In our project we use a subject ontology (covering the main types of municipal activities) especially developed for the purpose. This ontology is prepared using Protégé/OWL.

Interface to the collection supporting the subject oriented document retrieval

The topics viewed on the last screenshot belong to a subset of the concepts at the highest two levels of the mentioned ontology based on the assumption for typical requests for information according to the characteristics of the discussed historical period. Our future plans include some ideas to generate automatically the list of searchable topics using the results of the preliminary examination of the professional needs of the main groups of potential users.

The semantic annotations of the documents within the collection contain proper terms from all levels of the same ontology. When the user chooses a topic from the list shown on the last figure, the corresponding access tool finds all documents which contain in their semantic annotations terms matching the user query (i.e. identical to the term chosen by the user or semantically related with it).

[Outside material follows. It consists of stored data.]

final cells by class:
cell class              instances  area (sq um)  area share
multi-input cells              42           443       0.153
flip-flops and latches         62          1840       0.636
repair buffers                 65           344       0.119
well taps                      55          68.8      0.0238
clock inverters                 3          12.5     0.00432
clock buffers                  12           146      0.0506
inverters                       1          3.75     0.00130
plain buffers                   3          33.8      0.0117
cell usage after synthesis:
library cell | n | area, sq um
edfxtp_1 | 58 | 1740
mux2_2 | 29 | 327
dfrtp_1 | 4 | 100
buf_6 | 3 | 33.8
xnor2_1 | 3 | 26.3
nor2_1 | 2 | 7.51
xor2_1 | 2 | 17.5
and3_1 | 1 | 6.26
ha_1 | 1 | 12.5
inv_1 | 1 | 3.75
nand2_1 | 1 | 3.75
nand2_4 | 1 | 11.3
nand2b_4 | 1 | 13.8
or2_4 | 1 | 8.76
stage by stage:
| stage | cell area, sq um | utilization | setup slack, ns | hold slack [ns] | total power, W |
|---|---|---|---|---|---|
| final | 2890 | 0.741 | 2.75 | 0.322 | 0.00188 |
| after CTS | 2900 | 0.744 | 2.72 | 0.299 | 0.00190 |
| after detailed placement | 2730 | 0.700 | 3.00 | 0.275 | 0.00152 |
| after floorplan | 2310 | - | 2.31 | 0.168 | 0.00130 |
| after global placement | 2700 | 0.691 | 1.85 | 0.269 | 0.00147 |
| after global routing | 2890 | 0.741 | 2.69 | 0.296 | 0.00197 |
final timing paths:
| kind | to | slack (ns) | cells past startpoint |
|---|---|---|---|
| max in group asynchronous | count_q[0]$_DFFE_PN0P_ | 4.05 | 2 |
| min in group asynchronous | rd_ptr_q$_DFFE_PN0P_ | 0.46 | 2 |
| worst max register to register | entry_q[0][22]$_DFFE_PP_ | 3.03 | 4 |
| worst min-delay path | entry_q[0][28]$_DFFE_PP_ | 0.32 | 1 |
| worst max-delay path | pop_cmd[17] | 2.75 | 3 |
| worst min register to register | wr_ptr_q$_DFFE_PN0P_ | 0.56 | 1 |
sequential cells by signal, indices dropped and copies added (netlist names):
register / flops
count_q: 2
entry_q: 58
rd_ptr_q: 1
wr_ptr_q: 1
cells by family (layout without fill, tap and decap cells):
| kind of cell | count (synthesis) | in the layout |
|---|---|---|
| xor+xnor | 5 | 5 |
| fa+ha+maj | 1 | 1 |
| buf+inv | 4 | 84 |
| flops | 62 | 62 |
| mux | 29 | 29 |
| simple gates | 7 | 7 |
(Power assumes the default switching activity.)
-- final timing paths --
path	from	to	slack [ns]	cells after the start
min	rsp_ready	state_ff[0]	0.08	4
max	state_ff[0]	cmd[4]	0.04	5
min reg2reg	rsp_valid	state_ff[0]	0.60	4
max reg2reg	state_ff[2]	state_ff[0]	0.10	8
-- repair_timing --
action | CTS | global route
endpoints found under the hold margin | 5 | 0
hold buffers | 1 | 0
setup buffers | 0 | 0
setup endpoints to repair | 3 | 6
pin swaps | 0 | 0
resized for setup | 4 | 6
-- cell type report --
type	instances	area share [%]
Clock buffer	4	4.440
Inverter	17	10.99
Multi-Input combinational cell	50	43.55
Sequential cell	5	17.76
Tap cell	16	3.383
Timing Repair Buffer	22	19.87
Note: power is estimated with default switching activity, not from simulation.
==> src/rtl/tcw_pkg.sv <==
// ----------------------------------------------------------------------------
// tcw_pkg: shared definitions for the text console writer
// Geometry, codes, the command word passed from front to back, helpers.
// ----------------------------------------------------------------------------
`default_nettype none

package tcw_pkg;

    localparam int COLUMNS   = 80;
    localparam int ROWS      = 25;
    localparam int CELLS     = COLUMNS * ROWS;
    localparam int ADDR_W    = $clog2(CELLS);
    localparam int COL_W     = $clog2(COLUMNS);
    localparam int ROW_W     = $clog2(ROWS);
    localparam int LAST_BASE = CELLS - COLUMNS;

    // row of a cell index: (index * ROW_RECIP) >> ROW_SHIFT, exact below CELLS
    localparam int ROW_SHIFT  = 17;
    localparam int ROW_RECIP  = ((1 << ROW_SHIFT) + COLUMNS - 1) / COLUMNS;
    localparam int DIV_PROD_W = ROW_SHIFT + ROW_W;

    // port field widths
    localparam int OP_W      = 3;
    localparam int CHAR_W    = 8;
    localparam int POS_W     = 16;
    localparam int CURSOR_W  = 11;
    localparam int COLOR_W   = 4;
    localparam int CELL_W    = 16;
    localparam int IN_DATA_W = 24;
    localparam int OUT_W     = 32;
    localparam int OUT_PAD   = OUT_W - CURSOR_W - 2 * CHAR_W;
    localparam int CFG_IDX_W = 2;

    // short command queue
    localparam int Q_DEPTH   = 2;
    localparam int Q_IDX_W   = 1;
    localparam int Q_CNT_W   = 2;

    localparam logic [CHAR_W-1:0]  CH_LF    = 8'h0A;
    localparam logic [CHAR_W-1:0]  CH_CR    = 8'h0D;
    localparam logic [CHAR_W-1:0]  CH_SPACE = 8'h20;
    localparam logic [COLOR_W-1:0] RESET_FG = 4'hF;
    localparam logic [COLOR_W-1:0] RESET_BG = 4'h0;
    localparam logic [CELL_W-1:0]  RESET_BLANK = {RESET_FG, RESET_BG, CH_SPACE};

    localparam logic [CFG_IDX_W-1:0] REG_FG = 2'd0;
    localparam logic [CFG_IDX_W-1:0] REG_BG = 2'd1;

    typedef enum logic [OP_W-1:0] {
        OP_PUT_CHAR   = 3'd0,
        OP_BACKSPACE  = 3'd1,
        OP_CLEAR      = 3'd2,
        OP_PUT_HEX    = 3'd3,
        OP_SET_CURSOR = 3'd4,
        OP_READ_CELL  = 3'd5
    } op_t;

    typedef enum logic [2:0] {
        K_CHAR  = 3'd0,
        K_BS    = 3'd1,
        K_CLEAR = 3'd2,
        K_SET   = 3'd3,
        K_READ  = 3'd4,
        K_NOP   = 3'd5
    } cmd_kind_t;

    typedef struct packed {
        cmd_kind_t          kind;
        logic [CHAR_W-1:0]  chr0;
        logic [CHAR_W-1:0]  chr1;
        logic               two;   // a second character follows chr0
        logic [ADDR_W-1:0]  pos;   // clamped cell index
    } cmd_t;

    function automatic logic [CHAR_W-1:0] hex_digit(input logic [3:0] v);
        logic [CHAR_W-1:0] d;
        if (v < 4'd10) begin
            d = 8'h30 + {4'h0, v};
        end else begin
            d = 8'h37 + {4'h0, v};
        end
        return d;
    endfunction

endpackage

`default_nettype wire

==> src/rtl/tcw_queue.sv <==
// ----------------------------------------------------------------------------
// tcw_queue: command queue
// Two-entry FIFO between the decode front and the execution back end.
// ----------------------------------------------------------------------------
`default_nettype none

module tcw_queue (
    input  wire            aclk,
    input  wire            aresetn,
    input  wire            push_valid,
    output logic           push_ready,
    input  tcw_pkg::cmd_t  push_cmd,
    output logic           pop_valid,
    input  wire            pop,
    output tcw_pkg::cmd_t  pop_cmd
);
    import tcw_pkg::*;

    cmd_t                entry_reg [Q_DEPTH];
    logic [Q_IDX_W-1:0]  wr_ptr_reg, wr_ptr_next;
    logic [Q_IDX_W-1:0]  rd_ptr_reg, rd_ptr_next;
    logic [Q_CNT_W-1:0]  count_reg, count_next;
    logic                do_push, do_pop;

    assign push_ready = (count_reg != Q_CNT_W'(Q_DEPTH));
    assign pop_valid  = (count_reg != '0);
    assign pop_cmd    = entry_reg[rd_ptr_reg];
    assign do_push    = push_valid && push_ready;
    assign do_pop     = pop && pop_valid;

    always_comb begin
        wr_ptr_next = do_push ? wr_ptr_reg + 1'b1 : wr_ptr_reg;
        rd_ptr_next = do_pop ? rd_ptr_reg + 1'b1 : rd_ptr_reg;
        count_next  = count_reg;
        if (do_push && !do_pop) begin
            count_next = count_reg + 1'b1;
        end else if (do_pop && !do_push) begin
            count_next = count_reg - 1'b1;
        end
    end

    always_ff @(posedge aclk) begin
        if (!aresetn) begin
            wr_ptr_reg <= '0;
            rd_ptr_reg <= '0;
            count_reg  <= '0;
        end else begin
            wr_ptr_reg <= wr_ptr_next;
            rd_ptr_reg <= rd_ptr_next;
            count_reg  <= count_next;
        end
        if (do_push) begin
            entry_reg[wr_ptr_reg] <= push_cmd;
        end
    end

endmodule

`default_nettype wire
File: src/rtl/tcw_pkg.sv
// ----------------------------------------------------------------------------
// tcw_pkg: shared definitions for the text console writer
// Geometry, codes, the command word passed from front to back, helpers.
// ----------------------------------------------------------------------------
`default_nettype none

package tcw_pkg;

    localparam int COLUMNS   = 80;
    localparam int ROWS      = 25;
    localparam int CELLS     = COLUMNS * ROWS;
    localparam int ADDR_W    = $clog2(CELLS);
    localparam int COL_W     = $clog2(COLUMNS);
    localparam int ROW_W     = $clog2(ROWS);
    localparam int LAST_BASE = CELLS - COLUMNS;

    // row of a cell index: (index * ROW_RECIP) >> ROW_SHIFT, exact below CELLS
    localparam int ROW_SHIFT  = 17;
    localparam int ROW_RECIP  = ((1 << ROW_SHIFT) + COLUMNS - 1) / COLUMNS;
    localparam int DIV_PROD_W = ROW_SHIFT + ROW_W;

    // port field widths
    localparam int OP_W      = 3;
    localparam int CHAR_W    = 8;
    localparam int POS_W     = 16;
    localparam int CURSOR_W  = 11;
    localparam int COLOR_W   = 4;
    localparam int CELL_W    = 16;
    localparam int IN_DATA_W = 24;
    localparam int OUT_W     = 32;
    localparam int OUT_PAD   = OUT_W - CURSOR_W - 2 * CHAR_W;
    localparam int CFG_IDX_W = 2;

    // short command queue
    localparam int Q_DEPTH   = 2;
    localparam int Q_IDX_W   = 1;
    localparam int Q_CNT_W   = 2;

    localparam logic [CHAR_W-1:0]  CH_LF    = 8'h0A;
    localparam logic [CHAR_W-1:0]  CH_CR    = 8'h0D;
    localparam logic [CHAR_W-1:0]  CH_SPACE = 8'h20;
    localparam logic [COLOR_W-1:0] RESET_FG = 4'hF;
    localparam logic [COLOR_W-1:0] RESET_BG = 4'h0;
    localparam logic [CELL_W-1:0]  RESET_BLANK = {RESET_FG, RESET_BG, CH_SPACE};

    localparam logic [CFG_IDX_W-1:0] REG_FG = 2'd0;
    localparam logic [CFG_IDX_W-1:0] REG_BG = 2'd1;

    typedef enum logic [OP_W-1:0] {
        OP_PUT_CHAR   = 3'd0,
        OP_BACKSPACE  = 3'd1,
        OP_CLEAR      = 3'd2,
        OP_PUT_HEX    = 3'd3,
        OP_SET_CURSOR = 3'd4,
        OP_READ_CELL  = 3'd5
    } op_t;

    typedef enum logic [2:0] {
        K_CHAR  = 3'd0,
        K_BS    = 3'd1,
        K_CLEAR = 3'd2,
        K_SET   = 3'd3,
        K_READ  = 3'd4,
        K_NOP   = 3'd5
    } cmd_kind_t;

    typedef struct packed {
        cmd_kind_t          kind;
        logic [CHAR_W-1:0]  chr0;
        logic [CHAR_W-1:0]  chr1;
        logic               two;   // a second character follows chr0
        logic [ADDR_W-1:0]  pos;   // clamped cell index
    } cmd_t;

    function automatic logic [CHAR_W-1:0] hex_digit(input logic [3:0] v);
        logic [CHAR_W-1:0] d;
        if (v < 4'd10) begin
            d = 8'h30 + {4'h0, v};
        end else begin
            d = 8'h37 + {4'h0, v};
        end
        return d;
    endfunction

endpackage

`default_nettype wire

File: src/rtl/tcw_front.sv
// ----------------------------------------------------------------------------
// tcw_front: input decode stage
// Accepts stream transfers, decodes the operation, clamps the position and
// expands a hex byte into two digit characters.
// ----------------------------------------------------------------------------
`default_nettype none

module tcw_front (
    input  wire                            aclk,
    input  wire                            aresetn,
    input  wire                            init_busy,
    input  wire                            s_tvalid,
    output logic                           s_tready,
    input  wire  [tcw_pkg::IN_DATA_W-1:0]  s_tdata,
    input  wire  [tcw_pkg::OP_W-1:0]       s_tuser,
    output logic                           push_valid,
    input  wire                            push_ready,
    output tcw_pkg::cmd_t                  push_cmd
);
    import tcw_pkg::*;

    logic              valid_reg, valid_next;
    cmd_t              cmd_reg, cmd_next;
    cmd_t              dec;
    logic [CHAR_W-1:0] code;
    logic [POS_W-1:0]  pos;
    logic              accept;

    assign code = s_tdata[CHAR_W-1:0];
    assign pos  = s_tdata[CHAR_W +: POS_W];

    always_comb begin
        dec.chr0 = code;
        dec.chr1 = hex_digit(code[3:0]);
        dec.two  = 1'b0;
        dec.pos  = (pos > POS_W'(CELLS - 1)) ? ADDR_W'(CELLS - 1) : pos[ADDR_W-1:0];
        unique case (s_tuser)
            OP_PUT_CHAR:   dec.kind = K_CHAR;
            OP_BACKSPACE:  dec.kind = K_BS;
            OP_CLEAR:      dec.kind = K_CLEAR;
            OP_PUT_HEX: begin
                dec.kind = K_CHAR;
                dec.chr0 = hex_digit(code[7:4]);
                dec.two  = 1'b1;
            end
            OP_SET_CURSOR: dec.kind = K_SET;
            OP_READ_CELL:  dec.kind = K_READ;
            default:       dec.kind = K_NOP;
        endcase
    end

    assign s_tready   = !init_busy && (!valid_reg || push_ready);
    assign accept     = s_tvalid && s_tready;
    assign push_valid = valid_reg;
    assign push_cmd   = cmd_reg;

    always_comb begin
        valid_next = valid_reg;
        cmd_next   = cmd_reg;
        if (accept) begin
            valid_next = 1'b1;
            cmd_next   = dec;
        end else if (push_ready) begin
            valid_next = 1'b0;
        end
    end

    always_ff @(posedge aclk) begin
        if (!aresetn) begin
            valid_reg <= 1'b0;
        end else begin
            valid_reg <= valid_next;
        end
        cmd_reg <= cmd_next;
    end

endmodule

`default_nettype wire
File: config.mk
export PLATFORM = sky130hd
export DESIGN_NAME = footnote_marker_text_classifier
export DESIGN_NICKNAME = d
export VERILOG_FILES = /design/src/hdl/fmtc_pkg.sv /design/src/hdl/fmtc_classify.sv /design/src/hdl/footnote_marker_text_classifier.sv
export SDC_FILE = /design/constraint.sdc
export NUM_CORES = 1
export LEC_CHECK = 0
export ABC_AREA = 1
export BUFFER_PORTS_ARGS = -buffer_cell sky130_fd_sc_hd__buf_2
export CORE_UTILIZATION = 45
export CTS_BUF_LIST = sky130_fd_sc_hd__clkbuf_4 sky130_fd_sc_hd__clkbuf_8 sky130_fd_sc_hd__clkbuf_16
export DETAILED_ROUTE_END_ITERATION = 16
export PLACE_DENSITY = 0.66
export SETUP_SLACK_MARGIN = 0.3
export SLEW_MARGIN = 0
export SYNTH_ARGS = -nofsm -noshare
export SYNTH_HDL_FRONTEND = slang
export SYNTH_SLANG_ARGS = --single-unit
File: constraint.sdc
create_clock -name clk -period 7.49 [get_ports clk]
set_input_delay 1.1235 -clock clk [delete_from_list [all_inputs] [get_ports clk]]
set_output_delay 1.1235 -clock clk [all_outputs]
set_load 0.02 [all_outputs]
**src/conv3x3_replicate_border_defines.svh**
```systemverilog
`ifndef CONV3X3_REPLICATE_BORDER_DEFINES_SVH
`define CONV3X3_REPLICATE_BORDER_DEFINES_SVH

// Same-cycle implication checked on every clock edge outside reset.
`define C3RB_ASSERT_NOW(label, clk, rst_n, ante, cons, msg) \
  label: assert property (@(posedge clk) disable iff (!rst_n) (ante) |-> (cons)) else $error(msg);

// Next-cycle implication checked on every clock edge outside reset.
`define C3RB_ASSERT_NEXT(label, clk, rst_n, ante, cons, msg) \
  label: assert property (@(posedge clk) disable iff (!rst_n) (ante) |=> (cons)) else $error(msg);

`endif

```
**src/c3rb_pkg.sv**
```systemverilog
`default_nettype none

package c3rb_pkg;

  localparam int PIX_W      = 8;
  localparam int COEF_W     = 16;
  localparam int CFG_IDX_W  = 3;
  localparam int CFG_DATA_W = 48;

  localparam logic ACT_PIXEL = 1'b0;
  localparam logic ACT_DRAIN = 1'b1;

  typedef enum logic [CFG_IDX_W-1:0] {
    REG_IMAGE_WIDTH   = 3'd0,
    REG_IMAGE_HEIGHT  = 3'd1,
    REG_THREE_CHANNEL = 3'd2,
    REG_COEF_TOP      = 3'd3,
    REG_COEF_MID      = 3'd4,
    REG_COEF_BOTTOM   = 3'd5
  } cfg_reg_t;

  typedef logic [3*PIX_W-1:0] pix_t;
  typedef pix_t [2:0][2:0] win_t;

  typedef struct packed {
    logic       action;
    logic [7:0] sample_ch0;
    logic [7:0] sample_ch1;
    logic [7:0] sample_ch2;
  } in_item_t;

  typedef struct packed {
    logic [7:0] result_ch0;
    logic [7:0] result_ch1;
    logic [7:0] result_ch2;
    logic       frame_end;
  } out_item_t;

  typedef struct packed {
    logic valid;
    logic last;
    logic x0;
    logic y1;
    logic y2;
    logic tail;
  } s1_ctrl_t;

endpackage

`default_nettype wire

```
**src/c3rb_window.sv**
```systemverilog
`default_nettype none

module c3rb_window (
  input  wire logic               clk,
  input  wire logic               rst_n,
  input  wire logic               adv,
  input  wire c3rb_pkg::s1_ctrl_t ctrl,
  input  wire c3rb_pkg::pix_t     mid_q,
  input  wire c3rb_pkg::pix_t     upper_q,
  input  wire c3rb_pkg::pix_t     px,
  output      logic               emit_valid_r,
  output      logic               emit_end_r,
  output      c3rb_pkg::win_t     emit_win_r
);

  c3rb_pkg::win_t win_r;
  c3rb_pkg::win_t win_nxt;
  c3rb_pkg::win_t rep;
  c3rb_pkg::win_t shf;
  c3rb_pkg::win_t fill;
  c3rb_pkg::win_t emit_win_nxt;
  c3rb_pkg::pix_t col [3];
  logic           emit;

  always_comb begin
    col[1] = mid_q;
    col[0] = ctrl.y2 ? upper_q : mid_q;
    col[2] = ctrl.tail ? mid_q : px;
    for (int r = 0; r < 3; r++) begin
      rep[r][0]  = win_r[r][1];
      rep[r][1]  = win_r[r][2];
      rep[r][2]  = win_r[r][2];
      shf[r][0]  = win_r[r][1];
      shf[r][1]  = win_r[r][2];
      shf[r][2]  = col[r];
      fill[r][0] = col[r];
      fill[r][1] = col[r];
      fill[r][2] = col[r];
    end
    if (ctrl.last) begin
      win_nxt      = rep;
      emit_win_nxt = rep;
    end else if (ctrl.x0) begin
      win_nxt      = fill;
      emit_win_nxt = rep;
    end else begin
      win_nxt      = shf;
      emit_win_nxt = shf;
    end
    emit = ctrl.valid && (ctrl.last || (ctrl.x0 ? ctrl.y2 : ctrl.y1));
  end

  always_ff @(posedge clk) begin
    if (!rst_n) begin
      win_r        <= '0;
      emit_valid_r <= 1'b0;
    end else if (adv) begin
      emit_valid_r <= emit;
      if (ctrl.valid) begin
        win_r <= win_nxt;
      end
    end
  end

  always_ff @(posedge clk) begin
    if (adv) begin
      emit_win_r <= emit_win_nxt;
      emit_end_r <= ctrl.last;
    end
  end

endmodule

`default_nettype wire

```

A tool for search in the full texts of the document transcriptions is provided as well. We intend to use in its implementation some our former results concerning the development of tools for ontology driven search in collections of digitised manuscripts.

Conclusion The most valuable expected results of our project could be formulated as follows: A methodology for application of international standards, ontological knowledge and Semantic web technologies for the development of software tools providing semantics oriented access to heterogeneous multilingual collections of archival documents.

A model and a prototype of a website which gives the users an interface supporting various types of access to a chosen archival collection.

The main advantage of our approach is the proper use of ontological knowledge describing the semantics of the individual documents in the archival collection as well as the semantics of the collection as a whole and the semantics of its structural parts. It allows users with different profiles to study and analyze the documents within the corresponding collection from multiple points of view using a single environment for the purpose.

Acknowledgements This work has been funded by the EC FP6 Project “Knowledge Transfer for Digitisation of Cultural and Scientific Heritage in Bulgaria” (KT- DigiCULT-BG) coordinated by the Institute of Mathematics and Informatics of the Bulgarian Academy of Sciences. The authors are thankful to Dr. Matthew Driscoll from Copenhagen University, Denmark, for the useful advices concerning the TEI encoding of the electronic copies of archival documents.